Dynamical stability from quasi normal modes in 2nd, 1st and 0th order holographic superfluid phase transitions

TL;DR

This paper investigates the stability and phase transition types in a holographic superfluid model with nonlinear scalar interactions, analyzing quasinormal modes to understand the stability landscape across different transition orders.

Contribution

It introduces a generalized holographic superfluid model with nonlinear interactions, exploring diverse phase transitions and their stability via quasinormal mode analysis at both zero and finite wave-vectors.

Findings

Zero wave-vector QNMs confirm stability analysis and exclude 0th order transitions.

Finite wave-vector analysis reveals larger unstable regions under inhomogeneous perturbations.
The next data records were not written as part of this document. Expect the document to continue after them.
$ cat src/rtl/syncser_pkg.sv
package syncser_pkg;
  typedef enum logic [1:0] {
    WM_OFF   = 2'd0,
    WM_THREE = 2'd1,
    WM_TWO   = 2'd2
  } wire_mode_e;

  typedef enum logic [1:0] {
    CS_SOFT  = 2'd0,
    CS_TIMER = 2'd1,
    CS_PIN   = 2'd2
  } clk_src_e;
endpackage

$ cat src/rtl/syncser_sync.sv
module syncser_sync #(
  parameter int           W       = 1,
  parameter int           STAGES  = 2,
  parameter logic [W-1:0] RST_VAL = '0
) (
  input  logic         clk,
  input  logic         rst_n,
  input  logic [W-1:0] d,
  output logic [W-1:0] q
);
  logic [W-1:0] chain [STAGES];

  for (genvar s = 0; s < STAGES; s++) begin : g_stage
    if (s == 0) begin : g_first
      always_ff @(posedge clk or negedge rst_n) begin
        if (!rst_n) chain[s] <= RST_VAL;
        else        chain[s] <= d;
      end
    end else begin : g_next
      always_ff @(posedge clk or negedge rst_n) begin
        if (!rst_n) chain[s] <= RST_VAL;
        else        chain[s] <= chain[s-1];
      end
    end
  end

  assign q = chain[STAGES-1];
endmodule

$ cat src/rtl/syncser_clkgen.sv
module syncser_clkgen
  import syncser_pkg::*;
(
  input  logic     clk,
  input  logic     rst_n,
  input  logic     mode_on,
  input  logic     is_two,
  input  clk_src_e src,
  input  logic     soft_stb,
  input  logic     tmr_stb,
  input  logic     sck_s,
  input  logic     scl_s,
  output logic     edge_rise,
  output logic     edge_fall,
  output logic     clk_lvl
);
  logic pin_s, pin_q, int_evt, pin_rise, pin_fall, use_pin;

  assign pin_s    = is_two ? scl_s : sck_s;
  assign pin_rise = pin_s & ~pin_q;
  assign pin_fall = ~pin_s & pin_q;
  assign use_pin  = (src == CS_PIN);
  assign int_evt  = ((src == CS_SOFT) & soft_stb) | ((src == CS_TIMER) & tmr_stb);

  assign edge_rise = mode_on & (use_pin ? pin_rise : (int_evt & ~clk_lvl));
  assign edge_fall = mode_on & (use_pin ? pin_fall : (int_evt & clk_lvl));

  always_ff @(posedge clk or negedge rst_n) begin
    if (!rst_n) begin
      pin_q   <= 1'b0;
      clk_lvl <= 1'b0;
    end else begin
      pin_q <= pin_s;
      if (mode_on && int_evt) clk_lvl <= ~clk_lvl;
    end
  end

  // the internal level moves only on counted internal edges
  a_r11_lvl_toggle: assert property (@(posedge clk) disable iff (!rst_n)
    (!use_pin && (edge_rise || edge_fall)) |=> (clk_lvl != $past(clk_lvl)));
  a_r11_lvl_hold: assert property (@(posedge clk) disable iff (!rst_n)
    !(edge_rise || edge_fall) |=> $stable(clk_lvl));
endmodule

$ cat src/rtl/syncser_counter.sv
module syncser_counter #(
  parameter int EDGES = 16,
  localparam int CW = $clog2(EDGES)
) (
  input  logic          clk,
  input  logic          rst_n,
  input  logic          edge_any,
  input  logic          wr_en,
  input  logic [CW-1:0] wr_val,
  input  logic          clr,
  output logic [CW-1:0] cnt,
  output logic          flag,
  output logic          wrap
);
  localparam logic [CW-1:0] LAST = CW'(EDGES - 1);

  assign wrap = edge_any & ~wr_en & (cnt == LAST);

  always_ff @(posedge clk or negedge rst_n) begin
    if (!rst_n) begin
      cnt  <= '0;
      flag <= 1'b0;
    end else begin
      if (wr_en)         cnt <= wr_val;
      else if (edge_any) cnt <= (cnt == LAST) ? '0 : cnt + 1'b1;
      if (wrap)          flag <= 1'b1;
      else if (clr)      flag <= 1'b0;
    end
  end

  a_r3_step: assert property (@(posedge clk) disable iff (!rst_n)
    (edge_any && !wr_en && cnt != LAST) |=> (cnt == CW'($past(cnt) + 1'b1)));
  a_r3_wrap_flag: assert property (@(posedge clk) disable iff (!rst_n)
    (edge_any && !wr_en && cnt == LAST) |=> (flag && cnt == '0));
  a_r3_idle: assert property (@(posedge clk) disable iff (!rst_n)
    (!edge_any && !wr_en) |=> $stable(cnt));
endmodule

$ cat src/rtl/syncser_shifter.sv
module syncser_shifter #(
  parameter int W = 8
) (
  input  logic         clk,
  input  logic         rst_n,
  input  logic         edge_rise,
  input  logic         edge_fall,
  input  logic         din,
  input  logic         wr_en,
  input  logic [W-1:0] wr_val,
  input  logic         wrap,
  output logic [W-1:0] sr,
  output logic [W-1:0] bufq
);
  logic         smp;
  logic [W-1:0] sr_next;

  always_comb begin
    sr_next = sr;
    if (wr_en)          sr_next = wr_val;
    else if (edge_fall) sr_next = {sr[W-2:0], smp};
  end

  always_ff @(posedge clk or negedge rst_n) begin
    if (!rst_n) begin
      sr   <= '0;
      smp  <= 1'b0;
      bufq <= '0;
    end else begin
      sr <= sr_next;
      if (edge_rise) smp  <= din;
      if (wrap)      bufq <= sr_next;
    end
  end

  a_r2_write: assert property (@(posedge clk) disable iff (!rst_n)
    wr_en |=> (sr == $past(wr_val)));
  a_r4_shift_left: assert property (@(posedge clk) disable iff (!rst_n)
    (edge_fall && !wr_en) |=> (sr[W-1:1] == $past(sr[W-2:0])));
  a_r8_buf_keep: assert property (@(posedge clk) disable iff (!rst_n)
    !wrap |=> $stable(bufq));
endmodule

$ cat src/rtl/syncser_twoctl.sv
module syncser_twoctl (
  input  logic clk,
  input  logic rst_n,
  input  logic is_two,
  input  logic sda_s,
  input  logic scl_s,
  input  logic clr_start,
  input  logic ovf_flag,
  output logic flag_start,
  output logic hold
);
  logic sda_q, start_det, need;

  assign start_det = is_two & sda_q & ~sda_s & scl_s;
  assign need      = is_two & (flag_start | ovf_flag);

  always_ff @(posedge clk or negedge rst_n) begin
    if (!rst_n) begin
      sda_q      <= 1'b1;
      flag_start <= 1'b0;
      hold       <= 1'b0;
    end else begin
      sda_q <= sda_s;
      if (start_det)      flag_start <= 1'b1;
      else if (clr_start) flag_start <= 1'b0;
      if (!need)          hold <= 1'b0;
      else if (!scl_s)    hold <= 1'b1;
    end
  end

  a_r9_start_cause: assert property (@(posedge clk) disable iff (!rst_n)
    $rose(flag_start) |-> $past(is_two && scl_s));
  a_r10_hold_cause: assert property (@(posedge clk) disable iff (!rst_n)
    hold |-> $past(is_two && (flag_start || ovf_flag)));
endmodule

$ cat src/rtl/syncser_engine.sv
module syncser_engine
  import syncser_pkg::*;
#(
  parameter int DATA_W      = 8,
  parameter int SYNC_STAGES = 2,
  localparam int CNT_W      = $clog2(2 * DATA_W)
) (
  input  logic              clk,
  input  logic              rst_n,
  input  logic [1:0]        cfg_wire_mode,
  input  logic [1:0]        cfg_clk_src,
  input  logic              cfg_master,
  input  logic              wr_data_en,
  input  logic [DATA_W-1:0] wr_data,
  output logic [DATA_W-1:0] rd_data,
  output logic [DATA_W-1:0] buf_data,
  input  logic              wr_cnt_en,
  input  logic [CNT_W-1:0]  wr_cnt,
  output logic [CNT_W-1:0]  cnt_out,
  input  logic              soft_strobe,
  input  logic              tmr_match,
  input  logic              clr_start,
  input  logic              clr_ovf,
  output logic              flag_start,
  output logic              flag_ovf,
  input  logic              sck_in,
  output logic              sck_out,
  input  logic              di_in,
  output logic              do_out,
  input  logic              scl_in,
  output logic              scl_oe,
  input  logic              sda_in,
  output logic              sda_oe
);
  logic mode_three, mode_two, mode_on;
  logic [3:0] pins_s;
  logic scl_s, sda_s, sck_s, di_s;
  logic e_rise, e_fall, lvl, wrap, hold;
  clk_src_e src;

  assign mode_three = (cfg_wire_mode == WM_THREE);
  assign mode_two   = (cfg_wire_mode == WM_TWO);
  assign mode_on    = mode_three | mode_two;
  assign src        = clk_src_e'(cfg_clk_src);

  syncser_sync #(.W(4), .STAGES(SYNC_STAGES), .RST_VAL(4'b1100)) u_sync (
    .clk(clk), .rst_n(rst_n),
    .d({scl_in, sda_in, sck_in, di_in}), .q(pins_s)
  );
  assign {scl_s, sda_s, sck_s, di_s} = pins_s;

  syncser_clkgen u_clk (
    .clk(clk), .rst_n(rst_n), .mode_on(mode_on), .is_two(mode_two), .src(src),
    .soft_stb(soft_strobe), .tmr_stb(tmr_match), .sck_s(sck_s), .scl_s(scl_s),
    .edge_rise(e_rise), .edge_fall(e_fall), .clk_lvl(lvl)
  );

  syncser_counter #(.EDGES(2 * DATA_W)) u_cnt (
    .clk(clk), .rst_n(rst_n), .edge_any(e_rise | e_fall),
    .wr_en(wr_cnt_en), .wr_val(wr_cnt), .clr(clr_ovf),
    .cnt(cnt_out), .flag(flag_ovf), .wrap(wrap)
  );

  syncser_shifter #(.W(DATA_W)) u_shf (
    .clk(clk), .rst_n(rst_n), .edge_rise(e_rise), .edge_fall(e_fall),
    .din(mode_two ? sda_s : di_s), .wr_en(wr_data_en), .wr_val(wr_data),
    .wrap(wrap), .sr(rd_data), .bufq(buf_data)
  );

  syncser_twoctl u_two (
    .clk(clk), .rst_n(rst_n), .is_two(mode_two), .sda_s(sda_s), .scl_s(scl_s),
    .clr_start(clr_start), .ovf_flag(flag_ovf), .flag_start(flag_start), .hold(hold)
  );

  assign do_out  = mode_three & rd_data[DATA_W-1];
  assign sda_oe  = mode_two & ~rd_data[DATA_W-1];
  assign sck_out = mode_three & cfg_master & lvl;
  assign scl_oe  = mode_two & (hold | (cfg_master & (src != CS_PIN) & ~lvl));

  a_r5_one_pin: assert property (@(posedge clk) disable iff (!rst_n)
    !(do_out && sda_oe));
  a_r7_off_still: assert property (@(posedge clk) disable iff (!rst_n)
    (!mode_on && !wr_cnt_en) |=> $stable(cnt_out));
endmodule

$ cat config.mk
export PLATFORM = sky130hd
export DESIGN_NAME = syncser_engine
export DESIGN_NICKNAME = d
export VERILOG_FILES = /design/src/rtl/syncser_pkg.sv /design/src/rtl/syncser_sync.sv /design/src/rtl/syncser_clkgen.sv /design/src/rtl/syncser_counter.sv /design/src/rtl/syncser_shifter.sv /design/src/rtl/syncser_twoctl.sv /design/src/rtl/syncser_engine.sv
export SDC_FILE = /design/constraint.sdc
export NUM_CORES = 1
export LEC_CHECK = 0
export BUFFER_PORTS_ARGS = -buffer_cell sky130_fd_sc_hd__buf_2
export CORE_ASPECT_RATIO = 1.2
export CORE_MARGIN = 10
export CORE_UTILIZATION = 54
export CTS_CLUSTER_DIAMETER = 60
export DETAILED_ROUTE_END_ITERATION = 10
export HOLD_SLACK_MARGIN = 0.12
export PLACE_DENSITY = 0.89
export SYNTH_ARGS = -nofsm -noshare
export SYNTH_HDL_FRONTEND = slang
export SYNTH_SLANG_ARGS = --single-unit
$ cat constraint.sdc
create_clock -name clk -period 3 [get_ports clk]
set_input_delay 0.3 -clock clk [delete_from_list [all_inputs] [get_ports clk]]
set_output_delay 0.3 -clock clk [all_outputs]
set_load 0.05 [all_outputs]
==> flow_metrics.py <==
metrics = {
    "sta": {
        "fin_worst_skew_ns": 0.00637,
        "rsz0062_at_grt": "no",
        "worst_pin_slew_ns": 0.737,
        "setup_viol_count_final": 0,
        "fin_ws_ns": 1.01,
        "tns_ns": 0,
        "drv_slew": 0,
        "relSlewSlack": 0.509,
        "fmax_mhz": 502,
        "period_needed_ns": 1.99,
        "post-route-period-util": 0.664,
        "finalHoldViolations": 0,
    },
    "logic_synthesis": {
        "yosys_warnings": 0,
        "synth_area_mm2": 0.00173,
        "synthTopCellsByArea": "dfrtp_1, dfstp_2, mux2_2, nor2_1, mux2i_1",
        "synth_top_cell_area_share": 0.434,
        "synthFlopType": "dfrtp_1",
        "synth_edf_count": 0,
        "synth_nets": 185,
        "synthArstFlopShare": 1.00,
        "synth.most_common_cell": "dfrtp_1",
        "syn_inst": 153,
        "yosysSeqAreaShare": 0.510,
        "ys_ff_latch": 35,
        "ys_types": 43,
        "postSynthAreaPerCell_um2": 11.3,
        "synth_area_leader_cell": "dfrtp_1",
        "synthTopCellsByCount": "dfrtp_1, nor2_1, inv_1",
    },
    "finish": {
        "fin_util": 0.695,
        "drive_gt1_frac": 0.394,
        "num_antenna_cells": 0,
        "final_area_mm2": 0.00214,
        "layout.cells.non_filler": 254,
        "fin_nets": 249,
        "area_growth_pct": 24.0,
    },
    "run_status": {
        "outcome": "finished, final reports clean",
    },
    "critical_path": {
        "start_kind": "input port",
        "r2r_start": "u_clk.clk_lvl",
        "worstRegToRegCells": 4,
        "cp_slowest_stage_delay_ns": 0.44,
        "critPathRequiredTime_ns": 3.25,
        "crit_family": "compound AO/OA/AOI/OAI gates",
        "critPathArrivalTime_ns": 2.24,
        "crit_chain": "buf_2 -> inv_1 -> ha_1 -> or3b_1 -> o22ai_4 -> mux2_2 -> o32ai_1",
        "r2r-end": "u_shf.bufq[5]",
        "end_kind": "register",
        "crit_type": "in -> reg",
        "cp_max_fo": 8,
        "crit_path_start": "cfg_wire_mode[0]",
        "r2r_setup_slack_ns": 1.04,
        "crit_buf_inv": 2,
        "crit_slowest_cell": "or3b_1",
        "cp.depth": 7,
        "crit_end": "u_shf.bufq[5]",
    },
    "job": {
        "max_cap_violations": 0,
    },
    "routing": {
        "drt_iter0_drc": 66,
        "vias": 1379,
        "antenna_left": 0,
        "wire_per_inst_um": 16.2,
        "viasPerCell": 5.43,
        "drt_first_pass_iters": 4,
        "routed_wl_um": 4110,
        "drc": 0,
    },
    "pwr": {
        "irDropWorstVdd_mv": 0.459,
        "leakage_uw": 0.00101,
        "powerDensity_mw_per_mm2": 680,
    },
    "hold_path": {
        "hold_start": "clr_ovf",
        "whs_path_depth": 2,
        "hp-class": "in -> reg",
    },
    "global_route": {
        "grt-busiest-layer": "met2",
        "antenna_found_initial": 0,
        "grt_max_degree": 36,
        "grt_usage": 0.149,
        "grtUsageMet3": 0.0531,
        "grtUsageMet1": 0.149,
        "grt_pass1_wl_um": 6830,
        "met2_usage": 0.260,
        "grt_remaining_overflow": 0,
        "grt_pass1_vias": 1481,
    },
    "placed_design": {
        "dp_slack_ns": 0.652,
        "gp_congestion": 0.775,
        "dp_cells": 240,
        "placed_cell_area_mm2": 0.00202,
        "portBuffers": 54,
        "dp_hpwl_um": 3070,
    },
    "clock_network": {
        "clk-insertion-delay-late_ns": 0.34,
        "cts_buffer_depth": 2,
        "path_clk_slew_ns": 0.11,
        "cts_made_buffers": 5,
        "cts_root_buf": "clkbuf_4",
        "numClockSinks": 35,
        "postCtsSetupRepairBufs": 0,
        "ctsHtreeMaxLevel": 2,
        "cts_tree": "yes",
    },
    "die": {
        "start_util": 0.560,
        "core-area_mm2": 0.00308,
        "die_w_um": 71.6,
        "rows": 22,
        "die_h_um": 82.0,
        "design.die.area_mm2": 0.00587,
        "ios": 55,
    },
}
metal layers:
layer / routed length [µm] / vias up
li1: - / 670
met1: 1570 / 657
met2: 2180 / 39
met3: 228 / 13
met4: 129 / 0
met5: 0 / -
flip-flops by register name, indices dropped and copies added, names as in the netlist:
register and count:
u_shf.bufq 8, u_sync.chain 4, u_shf.smp 1, u_cnt.cnt 4, u_two.flag_start 1, u_two.hold 1
u_sync.q 4, u_cnt.flag 1, u_two.sda_q 1, u_shf.sr 8, u_clk.clk_lvl 1, u_clk.pin_q 1
worst min-delay path by stage:
stage / end
floorplan: u_clk.clk_lvl
global placement: u_sync.q[1]
detailed placement: u_sync.q[0]
CTS: u_cnt.flag
global route: u_cnt.flag
finish: u_cnt.flag
repair_timing:
action	CTS	global route
hold buffers	6	0
endpoints found under the setup margin	0	0
resized for setup	0	0
hold endpoints to repair	35	0
where the power goes:
part           leakage, µW  internal, µW  switching (µW)
registers         0.000402           564            65.3
logic             0.000583           168             406
clock network    0.0000272          89.4             164
kinds of logic after synthesis:
kind of cell / count (synthesis) / share of synthesized area
AO/OA/AOI/OAI: 23 / 0.108
AND/OR/NAND/NOR: 54 / 0.178
multiplexers: 20 / 0.135
adder cells (fa/ha/maj): 3 / 0.0217
XOR/XNOR: 1 / 0.00507
buffers and inverters: 17 / 0.0413
flip-flops: 35 / 0.511
per-stage QoR:
stage / hold slack [ns] / power (µW)
2_1_floorplan: 0.00441 / 1050
3_3_place_gp: 0.333 / 1200
3_5_place_dp: 0.343 / 1210
4_1_cts: 0.130 / 1470
5_1_grt: 0.142 / 1540
6_report: 0.144 / 1460
cell usage in the layout (no fill, tap or decap), drive strengths merged, types with 2 or more instances in the layout:
| cell | synthesis | layout |
|---|---|---|
| buf | 2 | 54 |
| clkinvlp | 0 | 2 |
| nor2 | 18 | 18 |
| dfstp | 5 | 5 |
| nand3 | 6 | 6 |
| mux2 | 12 | 12 |
| clkbuf | 1 | 5 |
| mux2i | 8 | 8 |
| dlygate4sd3 | 0 | 6 |
| a21oi | 3 | 3 |
| inv | 14 | 14 |
| nor3 | 2 | 2 |
| dfrtp | 30 | 30 |
| nor2b | 9 | 9 |
| or3 | 7 | 7 |
| ha | 3 | 3 |
| o21ai | 4 | 4 |
| a31oi | 2 | 2 |
| o32ai | 6 | 6 |
| o22ai | 2 | 2 |
worst register-to-register path, cell delays in order (launching register included):
cell and delay (ns):
dfrtp_1 0.45, or3b_1 0.41, o22ai_4 0.33, mux2_2 0.40, o32ai_1 0.28
layout make-up:
class | count | area (µm²)
multi-input combinational | 101 | 774
tap | 36 | 45.0
fill | 242 | 941
clock buffer | 5 | 37.5
sequential | 35 | 882
inverter | 14 | 52.6
clock inverter | 3 | 20.0
timing repair buffer | 60 | 330
No activity file was read; power rests on OpenSTA's default activity.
Unstable regions align with condensate turning points and negative charge susceptibility.

Abstract

We study a simple extension of the original Hartnoll, Herzog and Horowitz (HHH) holographic superfluid model with two nonlinear scalar self-interaction terms $\lambda |\psi|^4$ and $\tau |\psi|^6$ in the probe limit. Depending on the value of $\lambda$ and $\tau$, this setup allows us to realize a large spectrum of holographic phase transitions which are 2nd, 1st and 0th order as well as the ``cave of wind'' phase transition. We speculate the landscape pictures and explore the near equilibrium dynamics of the lowest quasinormal modes (QNMs) across the whole phase diagram at both zero and finite wave-vector. We find that the zero wave-vector results of QNMs correctly present the stability of the system under homogeneous perturbations and perfectly agree with the landscape analysis of homogeneous configurations in canonical ensemble. The zero wave-vector results also show that a 0th order phase transition cannot occur since it always corresponds to a global instability of the whole system. The finite wave-vector results show that under inhomogeneous perturbations, the unstable region is larger than that under only homogeneous perturbations, and the new boundary of instability match with the turning point of condensate curve in grand canonical ensemble, indicating a new explanation from the subsystem point of view. The additional unstable section also perfectly match the section with negative value of charge susceptibility.